The Rust backend means latency is in the low milliseconds on Linux inotify instead of the seconds you get from polling. Both sync (`watch`) and async (`awatch`) iterators are first-class, not bolted on — the async path integrates cleanly with asyncio without spawning a thread-per-directory. The filter API is practical: you can pass a callable or use the built-in `PythonFilter`/`DefaultFilter` to skip `.pyc`, `__pycache__`, and `.git` noise without writing your own exclusion logic. Prebuilt wheels cover x86_64 and aarch64 on Linux/macOS/Windows, so the Rust dependency is invisible to most users.

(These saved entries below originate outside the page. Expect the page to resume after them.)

===== src/rtl/rx_source_select_pkg.sv =====
// -----------------------------------------------------------------------------
// rx_source_pkg
//   Shared definitions for the receive-path source selector: source encodings,
//   MODE register bit positions, settings-bus register offsets, the burst FSM
//   state encoding and the PRBS15 seed base / next-state function.
// -----------------------------------------------------------------------------
package rx_source_pkg;

  // Sample source selected by MODE[2:0]. Codes 5..7 are not listed and fall
  // back to DDC through decode_src().
  typedef enum logic [2:0] {
    SRC_DDC   = 3'd0,
    SRC_CNT   = 3'd1,
    SRC_ADC   = 3'd2,
    SRC_CONST = 3'd3,
    SRC_PRBS  = 3'd4
  } src_e;

  // MODE register layout.
  localparam int MODE_SRC_LSB   = 0;
  localparam int MODE_SRC_W     = 3;
  localparam int MODE_BURST_BIT = 3;
  localparam int MODE_ARM_BIT   = 4;
  localparam int MODE_STORED_W  = 4;  // arm is a pulse and is never stored

  // Register offsets relative to the block base address.
  localparam logic [6:0] OFF_MODE  = 7'd0;
  localparam logic [6:0] OFF_LEN   = 7'd1;
  localparam logic [6:0] OFF_CONST = 7'd2;

  // Burst-capture FSM states.
  typedef enum logic [1:0] {
    ST_IDLE  = 2'd0,
    ST_ARMED = 2'd1,
    ST_RUN   = 2'd2,
    ST_DONE  = 2'd3
  } burst_state_e;

  // Channel k's LFSR seeds to PRBS_SEED_BASE + k.
  localparam logic [14:0] PRBS_SEED_BASE = 15'd1;

  // Map the raw 3-bit source field onto a legal source.
  function automatic src_e decode_src(input logic [2:0] field);
    case (field)
      3'd1:    return SRC_CNT;
      3'd2:    return SRC_ADC;
      3'd3:    return SRC_CONST;
      3'd4:    return SRC_PRBS;
      default: return SRC_DDC;
    endcase
  endfunction

  // x^15 + x^14 + 1, Fibonacci form: shift left, feedback enters at bit 0.
  function automatic logic [14:0] prbs15_next(input logic [14:0] s);
    return {s[13:0], s[14] ^ s[13]};
  endfunction

endpackage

The public API is intentionally minimal, which means no built-in debouncing — if a tool writes a file in multiple steps you'll get multiple events and need to handle coalescing yourself. The `run_process` / `arun_process` reloader is convenient for simple scripts but lacks the module-level hot-reload semantics that something like `jurigged` offers; it restarts the whole process, which is slow for heavy apps. Remote/network filesystem support is effectively undefined — notify's kernel-event path won't fire on NFS or SMB mounts without polling fallback, and watchfiles doesn't document when that fallback kicks in or how to force it. Stars (2.5k) are modest for a library this foundational; it's well-maintained by the pydantic/fastapi author but community issue velocity is low.